Juristas defendem que mudança de partido não deve limitar o direito de ser eleito

 Juristas defendem que mudança de partido não deve limitar o direito de ser eleito

Em Agosto do ano passado, a Assembleia Municipal de Quelimane decretou a perda de mandato de Manuel de Araújo, alegando a sua mudança do MDM para a Renamo. Mas devido a incompetência do órgão, cinco dias depois foi o próprio Governo que emitiu um decreto que anulou o mandato do edil de Quelimane, por ter se filiado a um partido diferente daquele através do qual tinha sido eleito.

Araújo recorreu ao Tribunal Administrativo, mas viu seu pedido chumbado em Dezembro, tendo passado as pastas para o Presidente da Assembleia Municipal em Janeiro deste ano. A cassação do mandato baseou-se na alínea b) do nº 2 do Artigo 10 da Lei da Tutela Administrativa do Estado sobre as Autarquias Locais.

“Perdem mandato os titulares de órgãos das autarquias locais que após as eleições se inscrevem em partido político diverso ou adirem a lista diferente daquela em que se apresentaram ao sufrágio”.

A matéria foi levantada esta segunda-feira nesta mesa redonda entre sociedade civil, políticos e académicos sobre desafios e oportunidades para construção de um Estado de Direito Democrático em Moçambique.
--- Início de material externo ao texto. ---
`flow/run.sh`:
```
#!/bin/bash
# OpenROAD 26Q1-2900-gdf79404cd8, Yosys 0.63+post, stock flow scripts
make -C /OpenROAD-flow-scripts/flow DESIGN_CONFIG=/design/flow/config.mk WORK_HOME=/design/flow/orfs finish
```
`flow/config.mk`:
```
export PLATFORM = sky130hd
export DESIGN_NAME = FinalDesignProject
export DESIGN_NICKNAME = FinalDesignProject
export VERILOG_FILES = /design/flow/design.v
export SDC_FILE = /design/flow/constraint.sdc
export NUM_CORES = 4
export LEC_CHECK = 1
export CORE_UTILIZATION = 30
```
`flow/constraint.sdc`:
```
current_design FinalDesignProject

set clk_period 5.3
set clk_io_pct 0.2

create_clock -name clk0 -period $clk_period [get_ports {CLOCK}]

set non_clock_inputs [all_inputs -no_clocks]
set_input_delay [expr $clk_period * $clk_io_pct] -clock clk0 $non_clock_inputs
set_output_delay [expr $clk_period * $clk_io_pct] -clock clk0 [all_outputs]
```
`flow/design.v`:
```
module FinalDesignProject(output LEDG1, LEDG2, LEDY1, LEDY2, LEDR1, LEDR2, input CLOCK);
reg CLK = 1'b0;
integer counter = 0;
always @(posedge CLOCK)begin
counter <= counter +1;
if(counter == 50000000 && CLK == 1'b0)begin
CLK <= 1'b1;
counter <= 0;
end else if(counter == 50000 && CLK == 1'b1)begin
CLK <= 1'b0;
counter <= 0;
end
end 
controlModule controller(START_GREEN_TIMER, START_YELLOW_TIMER, G1, Y1, R1, G2, Y2, R2, T1_END, T2_END, CLK);
dataPathModule dataPath(T1_END, T2_END, LEDG1, LEDG2, LEDY1, LEDY2, LEDR1, LEDR2, START_GREEN_TIMER, START_YELLOW_TIMER, G1, Y1, R1, G2, Y2, R2, CLK);
endmodule
module controlModule(
output reg START_GREEN_TIMER, START_YELLOW_TIMER, G1, Y1, R1, G2, Y2, R2,
input T1_END, T2_END, CLK
);
integer CYCLE = 0;
always @(posedge CLK)begin
	if(T1_END == 1'b0 && T2_END == 1'b0)begin
		case(CYCLE)
			0:		begin G1 <= 1'b1; Y1 <= 1'b0; R1 <= 1'b0; R2 <= 1'b1; Y2 <=1'b0; START_GREEN_TIMER <= 1'b1; START_YELLOW_TIMER <= 1'b0; end
			1:		begin Y1 <= 1'b1; G1 <= 1'b0; START_GREEN_TIMER <= 1'b0; START_YELLOW_TIMER <= 1'b1; end
			2:		begin R1 <= 1'b1; Y1 <= 1'b0; G2 <= 1'b1; Y2 <= 1'b0; R2 <= 1'b0; START_GREEN_TIMER <= 1'b1; START_YELLOW_TIMER <= 1'b0;end
			3:		begin Y2 <= 1'b1; G2 <= 1'b0; START_GREEN_TIMER <= 1'b0; START_YELLOW_TIMER <= 1'b1; end
		endcase
	CYCLE <= CYCLE +1;
	if(CYCLE == 3) CYCLE <= 0;
	end 
end 
endmodule
module dataPathModule(
output reg T1_END, T2_END, LEDG1, LEDG2, LEDY1, LEDY2, LEDR1, LEDR2,
input START_GREEN_TIMER, START_YELLOW_TIMER, G1, Y1, R1, G2, Y2, R2, CLK
);
parameter green_time = 5;
parameter yellow_time = 3;
integer green_timer = 5;
integer yellow_timer = 3;
always @(negedge CLK)begin
if(START_GREEN_TIMER == 1'b1)begin
	T1_END <= 1'b1;
	green_timer  <= green_timer -1;
end
if(green_timer == 0)begin
	T1_END <=1'b0;
	green_timer <= green_time;
end
if(START_YELLOW_TIMER == 1'b1)begin
	T2_END <= 1'b1;
	yellow_timer  <= yellow_timer -1;
end
if(yellow_timer == 0)begin
	T2_END <=1'b0;
	yellow_timer <= yellow_time;
end
if(G1 == 1'b1) LEDG1 <= 1'b1; else LEDG1 <= 1'b0;
if(Y1 == 1'b1) LEDY1 <= 1'b1; else LEDY1 <= 1'b0;
if(R1 == 1'b1) LEDR1 <= 1'b1; else LEDR1 <= 1'b0;
if(G2 == 1'b1) LEDG2 <= 1'b1; else LEDG2 <= 1'b0;
if(Y2 == 1'b1) LEDY2 <= 1'b1; else LEDY2 <= 1'b0;
if(R2 == 1'b1) LEDR2 <= 1'b1; else LEDR2 <= 1'b0;
end 
endmodule
```
==> out/qor.yml <==
regArea_mm2: 0.00330
tns_ns: 0
fp-utilization_pct: 30.9
row_count: 53
grt-ovfl-total: 0
cts_buffer_depth: 2
hold_viol: 0
place_ws_ns: 3.45
critPathRequiredTime_ns: 5.46
crit_slowest_cell: "dfxtp_1"
wl_met3_um: 224
cp-start-kind: "flop"
dp.cells: 945
cts_buffers: 5
path_max_fanout: 19
vdd_drop_max_uv: 159
area_growth_pct: 9.02
tritoncts: "done"
drtIter0Drc: 181
cts_hold_repair.buffers: 0
grt_pass1_vias: 4265
synth-cells-yosys: 673
synth-compound-area-share_pct: 1.05
dieArea_mm2: 0.0224
htree_levels: 2
warning_count: 29
n_antenna_cell: 0
wl_met1_um: 6020
post-route-worst-setup-slack_ns: 3.41
unclocked_regs: 112
yosys_register_bits: 145
grt_use_total_pct: 10.6
switching_share_pct: 16.5
drc: 0
post-cts-setup-buffer-count: 0
timing.rr.end: "counter[9]"
path_class: "reg -> reg"
final_cells: 953
fill_cells: 2117
via_per_inst: 4.69
slew_headroom_pct: 44.0
power_density_mw_per_mm2: 86.8
untimed_endpoints: 158
top_layer: "met3"
combGateArea_mm2: 0.00312
p_leak_nw: 2.49
coreArea_mm2: 0.0212
synth_area_mm2: 0.00653
yosys_warnings: 13
syn-mean-instance-area_um2: 9.70
yosysUniqueCellTypes: 43
wl_um: 11000
clk_pin_slew_ns: 0.05
p_clk_share_pct: 59.8
outcome: "complete, no violations"
yosys_area_mm2: 0.00653
finalCriticalPeriod_ns: 1.89
reg2reg_depth: 6
p_sw_mw: 0.102
die_h_um: 150
crit_start: "counter[12]"
path_delay_family: "simple AND/OR/NAND/NOR gates"
cp_cell_sequence: "nand3_1, nor3_1, nand4_1, a21oi_1, buf_4, nor2_1"
path_buffers: 1
arrival_ns: 2.05
finalSetupViolCount: 0
met2_length_um: 4720
flop_cell: "dfxtp_1"
tightest_slew_ns: 0.833
worstSetupEndpoint: "counter[9]"
ioPinCount: 7
ys_sh_mux_pct: 0.690
edf_count: 40
rsz0062_at_grt: "false"
combPwrFrac_pct: 0
grt_pass1_wl_um: 19700
xor_area_share_pct: 15.4
drv_cap: 0
die_width_um: 150
synth_seq_share_pct: 50.6
dr.pass1.iters: 4
synthTopCellsByArea: "dfxtp_1, edfxtp_1, xnor2_1"
cp.depth: 6
cts_root_buf: "clkbuf_16"
async_flop_share_pct: 0
r2r_start: "counter[12]"
place.gp.congestion: 0.845
top_logic_kind: "simple AND/OR/NAND/NOR gates"
internal_power_mw: 0.516
cp-end-kind: "flop"
post_drt_wl_per_cell_um: 11.5
num_vias: 4474
p_seq_share_pct: 40.2
syn_inst: 673
ctsResizeCount: 0
timing.fmax_ghz: 0.528
hpwl_um: 7720
worstSkewPairLatency_ns: 0.28
timing.hold.ws_ns: 0.464
reg2reg_slack_ns: 3.41
synthSimpleGateAreaFrac_pct: 28.9
fin_crit_sh_pct: 35.7
fin_skew_ns: 0.00379
grt_max_degree: 73
largest_area_cell: "dfxtp_1"
synth.top_cell.area_share_pct: 32.2
min_path_type: "reg -> reg"
slowest_delay_ns: 0.46
antenna_left: 0
io_buffers: 6
drive_gt1_share_pct: 3.98
slew_violations: 0
antenna_found_initial: 0
ys_sh_adder_pct: 1.53
-- worst register-to-register path, stage by stage, from the launching register on --
cell and delay [ns]:
dfxtp_1 0.46, nand3_1 0.18, nor3_1 0.45, nand4_1 0.19
a21oi_1 0.16, buf_4 0.26, nor2_1 0.08
-- synthesized netlist by cell type, drive strengths merged, types with 2 or more instances --
master / n
inv: 14
dfxtp: 105
o21ai: 6
buf: 7
nand4: 26
a21oi: 3
or3: 13
edfxtp: 40
clkbuf: 9
and2: 9
xor2: 41
nor4b: 8
xnor2: 74
ha: 8
mux2: 4
nor3b: 4
and4: 7
or4: 7
nand2: 33
nor2: 117
nor3: 33
nand3: 36
nand2b: 6
nand3b: 3
and3: 13
nor2b: 3
nand4b: 2
nor4: 34
-- logic make-up (layout without fill, tap and decap cells) --
family	count (synthesis)	in the layout
buffers and inverters	30	35
AND-OR/OR-AND	12	12
XOR/XNOR	115	115
flip-flops	145	145
AND/OR/NAND/NOR	359	359
adder cells (fa/ha/maj)	8	8
multiplexers	4	4
-- power groups by stage --
| stage | Clock, mW | Combinational (mW) | Sequential (mW) |
|---|---|---|---|
| 4_1_cts | 0.377 | 0.00000109 | 0.248 |
| 5_1_grt | 0.391 | 0.00000109 | 0.248 |
| 6_report | 0.370 | 0.00000109 | 0.248 |
-- final cells by class --
class,count,area share (%)
inverter,14,0.738
multi-input combinational,498,43.8
clock inverter,3,0.914
tap,275,4.83
timing repair buffer,13,1.58
clock buffer,5,1.76
sequential,145,46.4
-- per-layer routing --
layer | GRT usage, % | vias up
met3 | 0.994 | 0
met5 | 0 | -
met2 | 16.2 | 46
li1 | - | 2364
met4 | 0.459 | 0
met1 | 17.7 | 2064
Para o professor catedrático e constitucionalista português, Jorge Bacelar estamos perante uma norma inconstitucional, exagerada e desproporcionada.
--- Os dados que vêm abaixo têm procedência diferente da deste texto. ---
`./config.mk`:
```
export PLATFORM = sky130hd
export DESIGN_NAME = EXE2MEM
export DESIGN_NICKNAME = EXE2MEM
export VERILOG_FILES = /design/flow/design.v
export SDC_FILE = /design/flow/constraint.sdc
export NUM_CORES = 4
export LEC_CHECK = 1
export CORE_UTILIZATION = 50
```
`./constraint.sdc`:
```
current_design EXE2MEM

set clk_period 1.0
set clk_io_pct 0.2

create_clock -name clk0 -period $clk_period [get_ports {clk}]

set non_clock_inputs [all_inputs -no_clocks]
set_input_delay [expr $clk_period * $clk_io_pct] -clock clk0 $non_clock_inputs
set_output_delay [expr $clk_period * $clk_io_pct] -clock clk0 [all_outputs]
```
`./design.v`:
```
module EXE2MEM (input clk, rst, wb_en_in, mem_read_in, mem_write_in,
                input[3: 0] dest_in, input[31: 0] result_in, reg2_in,
                output reg wb_en_out, mem_read_out, mem_write_out,
                output reg[3: 0] dest_out, output reg[31: 0] result_out, reg2_out);
  always @ (posedge clk, posedge rst) begin
    if (rst) begin
      wb_en_out <= 0;
      mem_read_out <= 0;
      mem_write_out <= 0;
      dest_out <= 0;
      result_out <= 0;
      reg2_out <= 0;
    end
    else begin
      wb_en_out <= wb_en_in;
      mem_read_out <= mem_read_in;
      mem_write_out <= mem_write_in;
      dest_out <= dest_in;
      result_out <= result_in;
      reg2_out <= reg2_in;
    end
  end
endmodule  
```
Com base na mesma norma, o Governo e o MDM queriam que Manuel de Araújo não tomasse posse no presente mandato. Edson Macuácua falando na qualidade de académico diz que é inconstitucional qualquer norma que limita o direito de ser eleito por mudança de partido político.

O número 3 do artigo 56 da Constituição da República estabelece que “só a lei pode limitar os direitos, liberdades e garantias nos casos expressamente previstos na Constituição”.